X-Ray Photoelectron Spectroscopy Surface Analysis Applications

Improving energy storage is crucial for transitioning towards carbon-neutral technologies. Advancements in battery research require a comprehensive understanding of cell materials, necessitating the use of various analytical techniques. Surface analysis, particularly X-ray photoelectron spectroscopy (XPS), is one of the leading methods used. XPS and related surface analysis analytical methods reveal the chemistry of a sample’s outermost atomic layers, which are vital in battery materials such as electrodes or separators due to their contact with the electrolyte and influence on device performance over time. XPS is widely employed in research, development, materials screening, and failure analysis, often in concert with scanning electron microscopy for structural analysis or spectroscopic techniques such as Raman spectroscopy.

Surface chemistry plays a crucial role in the performance of catalysts, and X-ray photoelectron spectroscopy (XPS) has been a valuable tool for assessing both active and support materials. By quantifying the chemical states at the surface, XPS enables the investigation of batch failures and provides insights into changes in catalytic activity throughout the material’s lifecycle.

Precise control of the biological activity of surfaces is becoming increasingly important for applications in biomedical research. Over the years, there has been a focus on modifying the surface chemistry of in-vivo medical devices like stents and joint replacements to ensure stability within the patient and offer additional advantages such as drug elution. These processes are now being expanded to include the use of active nanoparticles for antimicrobial coatings on fabrics and surfaces, as well as improving the comfort of devices like contact lenses. X-ray photoelectron spectroscopy (XPS) has emerged as a crucial technique in the development of such materials.

X-ray photoelectron spectroscopy (XPS) is a standard technique used to identify the root cause of failures resulting from contamination or defects. When the issue resides at the surface or an interface, XPS and XPS depth profiling can be employed to determine the chemical changes responsible for defects or delamination.

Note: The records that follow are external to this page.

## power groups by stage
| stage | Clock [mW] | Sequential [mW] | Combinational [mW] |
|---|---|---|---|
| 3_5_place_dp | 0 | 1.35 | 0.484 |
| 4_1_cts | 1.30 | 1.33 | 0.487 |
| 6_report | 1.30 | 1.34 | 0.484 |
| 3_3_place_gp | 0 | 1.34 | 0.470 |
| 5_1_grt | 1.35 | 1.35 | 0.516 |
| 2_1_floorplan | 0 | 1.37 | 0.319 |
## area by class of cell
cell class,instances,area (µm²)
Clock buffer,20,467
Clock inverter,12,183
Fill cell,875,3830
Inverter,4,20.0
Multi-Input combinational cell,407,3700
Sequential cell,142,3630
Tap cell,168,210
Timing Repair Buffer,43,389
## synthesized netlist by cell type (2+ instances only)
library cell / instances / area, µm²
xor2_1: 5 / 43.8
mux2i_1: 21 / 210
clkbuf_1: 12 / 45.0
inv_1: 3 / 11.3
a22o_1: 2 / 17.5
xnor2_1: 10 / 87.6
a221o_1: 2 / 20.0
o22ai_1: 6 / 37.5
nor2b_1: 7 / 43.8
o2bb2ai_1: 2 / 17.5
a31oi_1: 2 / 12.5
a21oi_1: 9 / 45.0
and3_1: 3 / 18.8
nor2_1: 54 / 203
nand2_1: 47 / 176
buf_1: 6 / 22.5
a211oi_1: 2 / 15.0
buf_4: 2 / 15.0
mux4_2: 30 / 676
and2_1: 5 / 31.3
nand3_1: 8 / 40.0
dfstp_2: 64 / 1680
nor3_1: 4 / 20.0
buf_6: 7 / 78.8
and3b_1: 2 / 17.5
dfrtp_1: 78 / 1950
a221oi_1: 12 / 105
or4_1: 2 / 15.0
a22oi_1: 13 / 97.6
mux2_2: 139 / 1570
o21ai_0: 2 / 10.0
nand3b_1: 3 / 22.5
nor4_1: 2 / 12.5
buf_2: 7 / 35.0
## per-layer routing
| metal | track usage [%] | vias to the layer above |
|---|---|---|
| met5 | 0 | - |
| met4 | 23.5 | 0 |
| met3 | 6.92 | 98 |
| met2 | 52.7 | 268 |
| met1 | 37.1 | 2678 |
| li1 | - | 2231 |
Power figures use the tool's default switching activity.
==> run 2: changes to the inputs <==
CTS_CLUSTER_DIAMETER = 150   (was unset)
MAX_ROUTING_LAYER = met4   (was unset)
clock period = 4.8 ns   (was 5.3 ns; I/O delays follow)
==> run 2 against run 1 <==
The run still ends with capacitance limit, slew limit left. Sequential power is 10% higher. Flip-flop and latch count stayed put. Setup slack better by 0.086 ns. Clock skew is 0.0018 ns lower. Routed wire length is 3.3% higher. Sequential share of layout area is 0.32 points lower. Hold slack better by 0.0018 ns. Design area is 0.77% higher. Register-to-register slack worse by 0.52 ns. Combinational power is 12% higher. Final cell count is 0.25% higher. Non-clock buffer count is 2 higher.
[config.mk]
export PLATFORM = sky130hd
export DESIGN_NAME = ca_trip_annunciator
export DESIGN_NICKNAME = d
export VERILOG_FILES = /design/src/rtl/ca_trip_annunciator.sv
export SDC_FILE = /design/constraint.sdc
export NUM_CORES = 1
export LEC_CHECK = 0
export ABC_AREA = 1
export ABC_CLOCK_PERIOD_IN_PS = 2300
export CORE_MARGIN = 2
export CORE_UTILIZATION = 58
export CTS_BUF_LIST = sky130_fd_sc_hd__clkbuf_4 sky130_fd_sc_hd__clkbuf_8
export DETAILED_ROUTE_END_ITERATION = 6
export GPL_ROUTABILITY_DRIVEN = 0
export GPL_TIMING_DRIVEN = 0
export PLACE_DENSITY = 0.82
export SYNTH_ARGS = -nofsm -noshare
export SYNTH_HDL_FRONTEND = slang
export SYNTH_SLANG_ARGS = --single-unit
[constraint.sdc]
create_clock -name clk -period 2.3 [get_ports clk]
set_clock_uncertainty 0.1 [all_clocks]
set_input_delay 0.575 -clock clk [delete_from_list [all_inputs] [get_ports clk]]
set_output_delay 0.575 -clock clk [all_outputs]
set_load 0.02 [all_outputs]
## src/rtl/alarm_ctrl_if.sv

```systemverilog
// Mode, key, time and status signals shared between the alarm controller and its surroundings.
interface alarm_ctrl_if;
    logic [1:0]  en;
    logic        arm;
    logic        key_stop_n;
    logic        key_snooze_n;
    logic [19:0] time_sec;
    logic [19:0] alarm_sec;
    logic        ring;
    logic        beep;
    logic [1:0]  state;
    logic [2:0]  snooze_cnt;

    modport master (
        output en, arm, key_stop_n, key_snooze_n, time_sec, alarm_sec,
        input  ring, beep, state, snooze_cnt
    );

    modport slave (
        input  en, arm, key_stop_n, key_snooze_n, time_sec, alarm_sec,
        output ring, beep, state, snooze_cnt
    );
endinterface

```

## src/rtl/alarm_ctrl.sv

```systemverilog
// Alarm sequencer: idle / armed / ringing / snoozed, driven by a 1 Hz tick.
// Define ALARM_SNOOZE_EN for snooze support; otherwise the snooze key acts as a second stop key.
module alarm_ctrl #(
    parameter int RING_SEC   = 60,
    parameter int SNOOZE_SEC = 300,
    parameter int MAX_SNOOZE = 3,
    parameter int DAY_SEC    = 86400
) (
    input  logic         clk_1s,
    input  logic         rst_n,
    alarm_ctrl_if.slave  bus
);
    localparam logic [1:0] S_IDLE  = 2'd0;
    localparam logic [1:0] S_ARMED = 2'd1;
    localparam logic [1:0] S_RING  = 2'd2;
    localparam logic [1:0] S_SNZ   = 2'd3;

    localparam int TMR_W = (RING_SEC > 1) ? $clog2(RING_SEC) : 1;
    localparam logic [TMR_W-1:0] TMR_LAST = TMR_W'(RING_SEC - 1);

    logic [1:0]       state_q, state_d;
    logic             ring_q, ring_d;
    logic             beep_q, beep_d;
    logic [2:0]       snz_q, snz_d;
    logic [TMR_W-1:0] tmr_q, tmr_d;
    logic [19:0]      target;
    logic             stop_key, snz_key, force_idle, match;

    assign force_idle = bus.en[1] | ~bus.arm;
    assign match      = (bus.time_sec == target);

`ifdef ALARM_SNOOZE_EN
    logic [19:0] target_q, target_d;

    function automatic logic [19:0] snooze_target(input logic [19:0] t);
        logic [20:0] s;
        s = {1'b0, t} + 21'(SNOOZE_SEC);
        if (s >= 21'(DAY_SEC))
            s = s - 21'(DAY_SEC);
        return s[19:0];
    endfunction

    assign stop_key = ~bus.key_stop_n;
    assign snz_key  = ~bus.key_snooze_n;
    assign target   = target_q;

    // target follows alarm_sec whenever the next state is ARMED, and is reprogrammed on snooze
    always_comb begin
        target_d = target_q;
        if (state_d == S_ARMED)
            target_d = bus.alarm_sec;
        else if (state_q == S_RING && state_d == S_SNZ)
            target_d = snooze_target(bus.time_sec);
    end

    always_ff @(posedge clk_1s or negedge rst_n) begin
        if (!rst_n) target_q <= '0;
        else        target_q <= target_d;
    end
`else
    assign stop_key = ~bus.key_stop_n | ~bus.key_snooze_n;
    assign snz_key  = 1'b0;
    assign target   = bus.alarm_sec;
`endif

    always_comb begin
        state_d = state_q;
        ring_d  = ring_q;
        beep_d  = beep_q;
        snz_d   = snz_q;
        tmr_d   = tmr_q;
        if (force_idle) begin
            state_d = S_IDLE;
            ring_d  = 1'b0;
            beep_d  = 1'b0;
            snz_d   = '0;
            tmr_d   = '0;
        end else begin
            case (state_q)
                S_IDLE: state_d = S_ARMED;
                S_ARMED: begin
                    if (match) begin
                        state_d = S_RING;
                        ring_d  = 1'b1;
                        beep_d  = 1'b1;
                        tmr_d   = '0;
                    end
                end
                S_RING: begin
                    // a snooze press at the limit falls through to the timeout check
                    if (stop_key) begin
                        state_d = S_ARMED;
                        snz_d   = '0;
                        ring_d  = 1'b0;
                        beep_d  = 1'b0;
                    end else if (snz_key && (snz_q < 3'(MAX_SNOOZE))) begin
                        state_d = S_SNZ;
                        snz_d   = snz_q + 3'd1;
                        ring_d  = 1'b0;
                        beep_d  = 1'b0;
                    end else if (tmr_q == TMR_LAST) begin
                        state_d = S_ARMED;
                        snz_d   = '0;
                        ring_d  = 1'b0;
                        beep_d  = 1'b0;
                    end else begin
                        tmr_d  = tmr_q + 1'b1;
                        beep_d = ~beep_q;
                    end
                end
                default: begin
                    if (stop_key) begin
                        state_d = S_ARMED;
                        snz_d   = '0;
                    end else if (match) begin
                        state_d = S_RING;
                        ring_d  = 1'b1;
                        beep_d  = 1'b1;
                        tmr_d   = '0;
                    end
                end
            endcase
        end
    end

    always_ff @(posedge clk_1s or negedge rst_n) begin
        if (!rst_n) begin
            state_q <= S_IDLE;
            ring_q  <= 1'b0;
            beep_q  <= 1'b0;
            snz_q   <= '0;
            tmr_q   <= '0;
        end else begin
            state_q <= state_d;
            ring_q  <= ring_d;
            beep_q  <= beep_d;
            snz_q   <= snz_d;
            tmr_q   <= tmr_d;
        end
    end

    assign bus.state      = state_q;
    assign bus.ring       = ring_q;
    assign bus.beep       = beep_q;
    assign bus.snooze_cnt = snz_q;
endmodule

```

## src/flat_wrapper.sv

```systemverilog
// flat-port wrapper written by rule: the top's interface ports become plain ports
module alarm_ctrl_flat 
#(
    parameter int RING_SEC   = 60,
    parameter int SNOOZE_SEC = 300,
    parameter int MAX_SNOOZE = 3,
    parameter int DAY_SEC    = 86400
)
  (clk_1s, rst_n, bus_en, bus_arm, bus_key_stop_n, bus_key_snooze_n, bus_time_sec, bus_alarm_sec, bus_ring, bus_beep, bus_state, bus_snooze_cnt);
  alarm_ctrl_if bus_i ();
  input  logic clk_1s;
  input  logic rst_n;
  input wire logic [$bits(bus_i.en)-1:0] bus_en;
  input wire logic [$bits(bus_i.arm)-1:0] bus_arm;
  input wire logic [$bits(bus_i.key_stop_n)-1:0] bus_key_stop_n;
  input wire logic [$bits(bus_i.key_snooze_n)-1:0] bus_key_snooze_n;
  input wire logic [$bits(bus_i.time_sec)-1:0] bus_time_sec;
  input wire logic [$bits(bus_i.alarm_sec)-1:0] bus_alarm_sec;
  output wire logic [$bits(bus_i.ring)-1:0] bus_ring;
  output wire logic [$bits(bus_i.beep)-1:0] bus_beep;
  output wire logic [$bits(bus_i.state)-1:0] bus_state;
  output wire logic [$bits(bus_i.snooze_cnt)-1:0] bus_snooze_cnt;
  assign bus_i.en = bus_en;
  assign bus_i.arm = bus_arm;
  assign bus_i.key_stop_n = bus_key_stop_n;
  assign bus_i.key_snooze_n = bus_key_snooze_n;
  assign bus_i.time_sec = bus_time_sec;
  assign bus_i.alarm_sec = bus_alarm_sec;
  assign bus_ring = bus_i.ring;
  assign bus_beep = bus_i.beep;
  assign bus_state = bus_i.state;
  assign bus_snooze_cnt = bus_i.snooze_cnt;
  alarm_ctrl #(.RING_SEC(RING_SEC), .SNOOZE_SEC(SNOOZE_SEC), .MAX_SNOOZE(MAX_SNOOZE), .DAY_SEC(DAY_SEC)) u_core (.clk_1s(clk_1s), .rst_n(rst_n), .bus(bus_i));
endmodule
```

## config.mk

```make
export PLATFORM = sky130hd
export DESIGN_NAME = alarm_ctrl_flat
export DESIGN_NICKNAME = d
export VERILOG_FILES = /design/src/rtl/alarm_ctrl_if.sv /design/src/rtl/alarm_ctrl.sv /design/src/flat_wrapper.sv
export SDC_FILE = /design/constraint.sdc
export NUM_CORES = 1
export LEC_CHECK = 0
export CAP_MARGIN = 10
export CORE_UTILIZATION = 35
export DETAILED_ROUTE_END_ITERATION = 12
export GPL_ROUTABILITY_DRIVEN = 0
export PLACE_DENSITY = 0.76
export SLEW_MARGIN = 20
export SYNTH_ARGS = -nofsm -noshare
export SYNTH_HDL_FRONTEND = slang
export SYNTH_SLANG_ARGS = --single-unit
```

## constraint.sdc

```tcl
create_clock -name clk_1s -period 1.65 [get_ports clk_1s]
set_clock_uncertainty 0.15 [all_clocks]
set_input_delay 0.33 -clock clk_1s [delete_from_list [all_inputs] [get_ports clk_1s]]
set_output_delay 0.33 -clock clk_1s [all_outputs]
set_load 0.1 [all_outputs]
```

==> impl_metrics.env, run 1 <==
export IMPL_status="finished with violations"
export IMPL_violations="setup timing"
export IMPL_die_y_um=56.0
export IMPL_critPathLaunchType="flip-flop"
export IMPL_grt_pass1_wl_um=5350
export IMPL_ant_nets=0
export IMPL_critPathMaxFanout=6
export IMPL_p_per_area_nw_per_um2=377
export IMPL_setup_violations=9
export IMPL_crit_type="reg2reg"
export IMPL_tightest_slew_ns=0.516
export IMPL_finalWirelength_um=3560
export IMPL_synth_cell_types=34
export IMPL_cts_buffers=3
export IMPL_p_leak_nw=0.926
export IMPL_dr_first_iter_drc_count=24
export IMPL_initial_core_util_pct=37.0
export IMPL_drc=0
export IMPL_intPower_uw=509
export IMPL_min_period_ns=1.74
export IMPL_grt_pass1_vias=1245
export IMPL_dp_cells=212
export IMPL_switching_power_uw=252
export IMPL_slowest_delay_ns=0.39
export IMPL_ys_seq_elements=10
export IMPL_dp_final_hpwl_um=2510
export IMPL_worstPathRequired_ns=1.66
export IMPL_min_path_type="in2async"
export IMPL_vias=1183
export IMPL_finalWorstSetupSlack_ns=-0.0923
export IMPL_antennaDiodeCount=0
export IMPL_place_area_sq_um=1770
export IMPL_ir_drop_v=0.000352
export IMPL_top_usage_layer="met2"
export IMPL_antenna_found_initial=0
export IMPL_clkSinkCount=10
export IMPL_drv_cap=0
export IMPL_drive_gt1_share_pct=37.5
export IMPL_nets=245
export IMPL_crit_slowest_cell="dfrtp_1"
export IMPL_relSlewSlack_pct=65.5
export IMPL_comb_power_share_pct=35.6
export IMPL_swShare_pct=33.1
export IMPL_areaGrowthSynthToFinish_pct=98.0
export IMPL_cts_tree="yes"
export IMPL_htreeDepth=1
export IMPL_drv_slew=0
export IMPL_finalSetupTns_ns=-0.497
export IMPL_yosysWarnings=0
export IMPL_hold_buffers=0
export IMPL_cp_end_kind="flip-flop"
export IMPL_rows=19
export IMPL_final_area_sq_um=2020
export IMPL_via_per_inst=5.30
export IMPL_grt_use_met1_pct=25.9
export IMPL_root_buffer="clkbuf_4"
export IMPL_fillers=205
export IMPL_grt_overflow_total=0
export IMPL_synth_cell_area_sq_um=1020
export IMPL_fmax_mhz=574
export IMPL_ioPinCount=54
export IMPL_grt_use_total_pct=21.3
export IMPL_first_pass_iters=4
export IMPL_netlist_instances=117
export IMPL_grt_setup_unrepaired="true"
export IMPL_use_met3_pct=4.42
export IMPL_place_port_buffers=49
export IMPL_hold_viol=0
export IMPL_clockBufferDepth=2
export IMPL_syn_area_per_cell_sq_um=8.72
export IMPL_cp_arrival_ns=1.75
export IMPL_pwr_share_seq_pct=33.0
export IMPL_grt_use_met2_pct=37.4
export IMPL_ys_seq_area_share_pct=24.5
export IMPL_insertion_delay_ns=0.27
export IMPL_routedWlPerCell_um=16.0
export IMPL_grt_max_degree=11
export IMPL_clk_pin_slew_worst_paths_ns=0.08
export IMPL_fin_cells=223
export IMPL_clock_power_share_pct=31.4
export IMPL_die_width_um=56.0
export IMPL_path_cells="ha_2, and4b_4, a21oi_2, o21bai_4, a32oi_2, o41ai_2"
export IMPL_dieArea_sq_um=3130
export IMPL_period_share_pct=106
export IMPL_place_ws_ns=-0.439
export IMPL_core_area_sq_um=2760
## path summary, 6_finish.rpt
kind                            startpoint             endpoint  slack, ns  depth (start not counted)
setup reg to reg           u_core.tmr_q[0]      u_core.tmr_q[2]      -0.09                          6
hold / removal                       rst_n  u_core.bus.state[1]       0.24                          1
min in group clk_1s        u_core.bus.ring      u_core.bus.ring       0.44                          2
setup / recovery           u_core.tmr_q[0]      u_core.tmr_q[2]      -0.09                          6
hold reg to reg            u_core.bus.ring      u_core.bus.ring       0.44                          2
max in group asynchronous            rst_n  u_core.bus.state[0]       0.72                          1
## stage by stage
stage | hold WS [ns] | util [%] | power (mW)
finish | 0.242 | 73.2 | 0.761
global route | 0.288 | 73.2 | 0.782
CTS | 0.253 | 66.7 | 0.742
detailed placement | 0.422 | 64.0 | 0.529
global placement | 0.411 | 64.0 | 0.521
floorplan | -0.116 | - | 0.377
## worst max-delay path: cells and delay by family (launching register included)
kind                       cells  cell delay [ns]
AOI/OAI and AO/OA              4             0.67
adders and majority gates      1             0.20
DFF                            1             0.39
and+or+nand+nor                1             0.21
## power groups by stage
stage,Sequential (mW),Clock [mW],Combinational (mW)
2_1_floorplan,0.267,0,0.110
3_3_place_gp,0.256,0,0.266
3_5_place_dp,0.256,0,0.273
4_1_cts,0.251,0.237,0.254
5_1_grt,0.251,0.244,0.287
6_report,0.251,0.239,0.270
## kinds of logic (layout without fill, tap and decap cells)
family | Yosys count | after routing | synth area share [%]
AND/OR/NAND/NOR | 35 | 35 | 19.3
flip-flops | 10 | 10 | 24.5
multiplexers | 1 | 1 | 0.982
buffers and inverters | 14 | 87 | 6.38
AO/OA/AOI/OAI | 27 | 27 | 21.7
adder cells (fa/ha/maj) | 5 | 5 | 6.13
XOR/XNOR | 24 | 24 | 20.6
other | 1 | 3 | 0.368
## placed cells by master (no fill, tap or decap), types with 3 or more instances in the layout
cell type        instances
buf_6                    5
nand2_1                  3
nor2_1                   5
nor4_2                   3
a21oi_2                  3
nand3_1                  3
clkdlybuf4s50_1          6
inv_1                    5
nor3_2                   4
conb_1                   3
dlymetal6s2s_1           9
o41ai_1                  3
xnor2_1                  3
buf_12                   4
buf_4                   21
xor2_1                  19
clkbuf_4                 3
clkdlybuf4s15_1          3
dfrtp_1                  8
nor4_1                   4
dlygate4sd2_1           27
## area by class of cell
class                      instances  area, sq um  area share (%)
inverter                           8         35.0            1.73
clock buffer                       4         36.3            1.80
sequential                        10          258            12.8
multi-input combinational         95          918            45.5
tap                               31         38.8            1.92
timing repair buffer              75          733            36.3
## state kept, by name (all words and copies together) (netlist names)
name and flops:
u_core.bus.state 2, u_core.bus.beep 1, u_core.bus.ring 1, u_core.tmr_q 6
## what timing repair did
action                                  in CTS  in global routing
gates resized for setup                     41                 35
endpoints found under the setup margin      10                 10
cloned                                       1                  0
pin swaps                                   19                 20
buffers inserted                             2                  4
## cell usage after synthesis, drive strengths merged
master	number	area [sq um]
and2b	1	7.51
dfrtp	10	250
a2111oi	1	27.5
and3	1	6.26
a31oi	2	12.5
o21a	1	7.51
a21oi	6	30.0
o31ai	1	12.5
nand2	4	15.0
o21ai	3	15.0
nor2	6	25.0
nor4	7	43.8
o21bai	1	11.3
and2	1	8.76
nor3	5	25.0
nand2b	3	18.8
o2bb2ai	1	8.76
o41ai	6	52.6
nor2b	1	6.26
xor2	21	184
xnor2	3	26.3
a22o	1	8.76
nand4	1	6.26
conb	1	3.75
ha	5	62.6
and4b	1	13.8
a32oi	4	35.0
inv	8	30.0
buf	3	22.5
nand3	4	20.0
clkbuf	3	12.5
mux2i	1	10.0
## routing by layer
layer	part of all wire, %	vias to the layer above	routed length, um
li1	-	568	-
met1	40	547	1430
met2	52	64	1860
met3	6.5	4	232
met4	0.82	0	29
met5	0	-	0
Note: power is estimated with default switching activity, not from simulation.
==> inputs of run 2 (changes only) <==
Settings changed: CORE_ASPECT_RATIO set to 1.2, GPL_ROUTABILITY_DRIVEN 0 to 1.
==> run 2 against run 1 <==
Compared with the run above: the flow still finishes with violations (setup timing); combinational power is 1% higher; total power is 7.6% lower; flip-flop and latch count stayed put; fmax is 2.0% lower; sequential share of layout area is 0.10 points higher; utilization is 1.3 points lower; sequential power hardly changed; worst hold slack worse by 0.0032 ns; critical path depth stayed put; via count is 0.25% higher; clock power is 26% lower; critical endpoint is now u_core.tmr_q[3]; largest power group unchanged; highest routed layer unchanged.
==> impl_metrics.env, run 2 (synthesized netlist as in run 1, its figures left out) <==
export IMPL_worstPathRequired_ns=1.66
export IMPL_dieArea_sq_um=3130
export IMPL_grt_pass1_wl_um=4800
export IMPL_regToRegEndpoint="u_core.tmr_q[3]"
export IMPL_nets=244
export IMPL_fmax_mhz=563
export IMPL_holdWs_ns=0.238
export IMPL_most_common_layout_cells="dlygate4sd2_1 (23), xor2_1 (21), buf_4 (21), dlymetal6s2s_1 (13), dfrtp_1 (8)"
export IMPL_tightest_slew_ns=0.497
export IMPL_routedWlPerCell_um=14.6
export IMPL_pwr_share_seq_pct=35.7
export IMPL_hold_viol=0
export IMPL_drv_slew=0
export IMPL_setup_violations=10
export IMPL_drv_cap=0
export IMPL_cp_end_kind="flip-flop"
export IMPL_mostFrequentLayoutCell="dlygate4sd2_1"
export IMPL_post_route_util_pct=71.9
export IMPL_insertion_delay_ns=0.27
export IMPL_p_leak_nw=0.956
export IMPL_endpoint="u_core.tmr_q[3]"
export IMPL_slowest_delay_ns=0.41
export IMPL_grt_use_total_pct=20.6
export IMPL_drc=0
export IMPL_dp_cells=216
export IMPL_crit_start="u_core.tmr_q[0]"
export IMPL_globalplace_congestion=0.835
export IMPL_place_ws_ns=-0.420
export IMPL_largest_reg_flops=6
export IMPL_cp_arrival_ns=1.79
export IMPL_grt_overflow_total=0
export IMPL_comb_power_share_pct=39.0
export IMPL_place_port_buffers=49
export IMPL_crit_slowest_cell="a2111oi_4"
export IMPL_cts_tree="yes"
export IMPL_first_pass_iters=4
export IMPL_crit_type="reg2reg"
export IMPL_relSlewSlack_pct=66.8
export IMPL_p_per_area_nw_per_um2=351
export IMPL_antennaDiodeCount=0
export IMPL_critPathMaxFanout=4
export IMPL_ioPinCount=54
export IMPL_via_per_inst=5.29
export IMPL_drive_gt1_share_pct=34.2
export IMPL_cts_buffers=3
export IMPL_clockBufferDepth=2
export IMPL_r2r_start="u_core.tmr_q[0]"
export IMPL_period_share_pct=108
export IMPL_die_width_um=51.3
export IMPL_r2r_worst_path_cells=6
export IMPL_ir_drop_v=0.000224
export IMPL_finalWirelength_um=3260
export IMPL_regMostFlops="u_core.tmr_q"
export IMPL_root_buffer="clkbuf_4"
export IMPL_htreeDepth=1
export IMPL_dr_first_iter_drc_count=61
export IMPL_fin_cells=224
export IMPL_areaGrowthSynthToFinish_pct=96.4
export IMPL_grt_pass1_vias=1230
export IMPL_ant_nets=0
export IMPL_status="finished with violations"
export IMPL_fillers=218
export IMPL_clk_pin_slew_worst_paths_ns=0.07
export IMPL_core_area_sq_um=2790
export IMPL_hold_buffers=0
export IMPL_swShare_pct=33.3
export IMPL_clkSinkCount=10
export IMPL_antenna_found_initial=0
export IMPL_intPower_uw=469
export IMPL_clock_power_share_pct=25.3
export IMPL_grt_setup_unrepaired="true"
export IMPL_dp_final_hpwl_um=2380
export IMPL_path_cells="ha_2, and4b_4, a2111oi_4, buf_4, a32oi_1, o41ai_1"
export IMPL_critPathLaunchType="flip-flop"
export IMPL_vias=1186
export IMPL_finalSetupTns_ns=-0.624
export IMPL_initial_core_util_pct=36.6
export IMPL_die_y_um=61.1
export IMPL_grt_max_degree=11
export IMPL_finalWorstSetupSlack_ns=-0.128
export IMPL_violations="setup timing"
export IMPL_rows=21
export IMPL_min_period_ns=1.78
export IMPL_switching_power_uw=234
export IMPL_min_path_type="in2async"
export IMPL_regToRegSetupSlack_ns=-0.13
==> run 2: how the worst min path moves through the flow <==
| stage | start | endpoint | cells after the start |
|---|---|---|---|
| 2_1_floorplan | rst_n | u_core.bus.beep | 0 |
| 3_3_place_gp | u_core.bus.ring | u_core.bus.ring | 2 |
| 3_5_place_dp | u_core.bus.ring | u_core.bus.ring | 2 |
| 4_1_cts | rst_n | u_core.bus.state[1] | 1 |
| 5_1_grt | rst_n | u_core.bus.state[1] | 1 |
| 6_report | rst_n | u_core.tmr_q[4] | 1 |
==> run 2: power by group through the flow <==
stage / logic (mW) / clock network [mW] / registers [mW]
after floorplan: 0.110 / 0 / 0.267
after global placement: 0.273 / 0 / 0.256
after detailed placement: 0.278 / 0 / 0.256
after CTS: 0.259 / 0.175 / 0.251
after global routing: 0.295 / 0.182 / 0.251
final: 0.274 / 0.178 / 0.251
==> run 2: stage by stage <==
stage	instance area (sq um)	power (mW)
2_1_floorplan	1100	0.377
3_3_place_gp	1800	0.529
3_5_place_dp	1800	0.534
4_1_cts	1840	0.685
5_1_grt	2000	0.727
6_report	2000	0.703
==> run 2: what timing repair did <==
| item | 4_1_cts | 5_1_grt |
|---|---|---|
| cloned | 0 | 1 |
| pin swaps | 10 | 9 |
| endpoints found under the hold margin | 0 | 0 |
| buffers inserted | 1 | 3 |
| setup endpoints to repair | 10 | 10 |
| resized for setup | 33 | 31 |
==> run 2: per-layer routing <==
metal  share of wire (%)  up-vias  global-route usage, %  wire (um)
li1                    -      568                      -          -
met2                  55       57                   40.8       1790
met5                   0        -                      0          0
met3                 5.8       10                   5.68        189
met4                 2.8        0                   8.88         90
met1                  36      551                   20.1       1190
==> run 2: area by class of cell <==
class | instances | area, sq um | area share [%]
Multi-Input combinational cell | 95 | 875 | 43.7
Clock buffer | 3 | 22.5 | 1.12
Inverter | 8 | 37.5 | 1.87
Timing Repair Buffer | 74 | 768 | 38.4
Sequential cell | 10 | 258 | 12.9
Tap cell | 34 | 42.5 | 2.12
==> run 2: critical path, delay by kind of cell, from the launching register on <==
family / cells / cell delay [ns]
fa+ha+maj: 1 / 0.19
simple gates: 1 / 0.21
compound gates: 3 / 0.54
buf+inv: 1 / 0.19
flops: 1 / 0.39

Enhancing the efficiency of solar cells is a significant focus of research to facilitate the decarbonization of energy generation. Advanced photovoltaic devices employ intricate material compositions or layer structures to optimize sunlight-to-electricity conversion. XPS, along with complementary techniques like ultraviolet photoelectron spectroscopy (UPS) and reflection electron energy loss spectroscopy (REELS), can be employed in tandem to comprehensively investigate the chemical composition and electronic structure of newly developed solar cell materials.

Thin, transparent coatings are applied to glass surfaces to impart beneficial properties for automotive, architectural, and biological applications. Whether they aim to provide anti-reflective properties or ensure that a drug can be stored safely in a vial, the layers applied to the surface can be quite complex. XPS depth profiling using either monatomic or gas cluster ion sources is an ideal way to verify the correctness of the created layer structure.

Modern semiconductor devices consist of ultra-thin layers deposited on substrates, sometimes doped to refine their performance. Employing techniques such as XPS depth profiling, angle resolved XPS, ISS, UPS, and REELS is crucial for comprehending these layer structures and confirming their integrity. While XPS may lack the spatial resolution to identify features on patterned wafers, surface analysis methods are valuable for assessing bond pad conformity and measuring layered materials like OLEDs or displays.

XPS enables analysts to investigate various surface issues on metal and oxide surfaces. Passivation layers utilized for steel protection can be efficiently investigated using XPS due to their thin nature. Through the measurement of composition and thickness of these protective oxide films on metals, their performance can be understood and adjusted. The chemistry of oxide and metal surfaces holds significance across a wide range of applications, including pigments, catalysis, glass coatings, and biomaterials.

In the past twenty years, XPS has emerged as a key analytical technique for studying polymeric materials, primarily due to advancements in insulator analysis and the introduction of gas cluster ion sources. In addition to elemental and chemical state identification and quantification, as well as detection of organic and inorganic contaminants, XPS now allows for more advanced analysis. Surface uniformity can be investigated, which is crucial when applying surface treatments to achieve specific properties. The use of gas cluster ion sources enables probing of interfacial chemistry by selectively removing surface material and measuring the remaining components without damaging the underlying chemistry, a limitation observed with monatomic ion beams.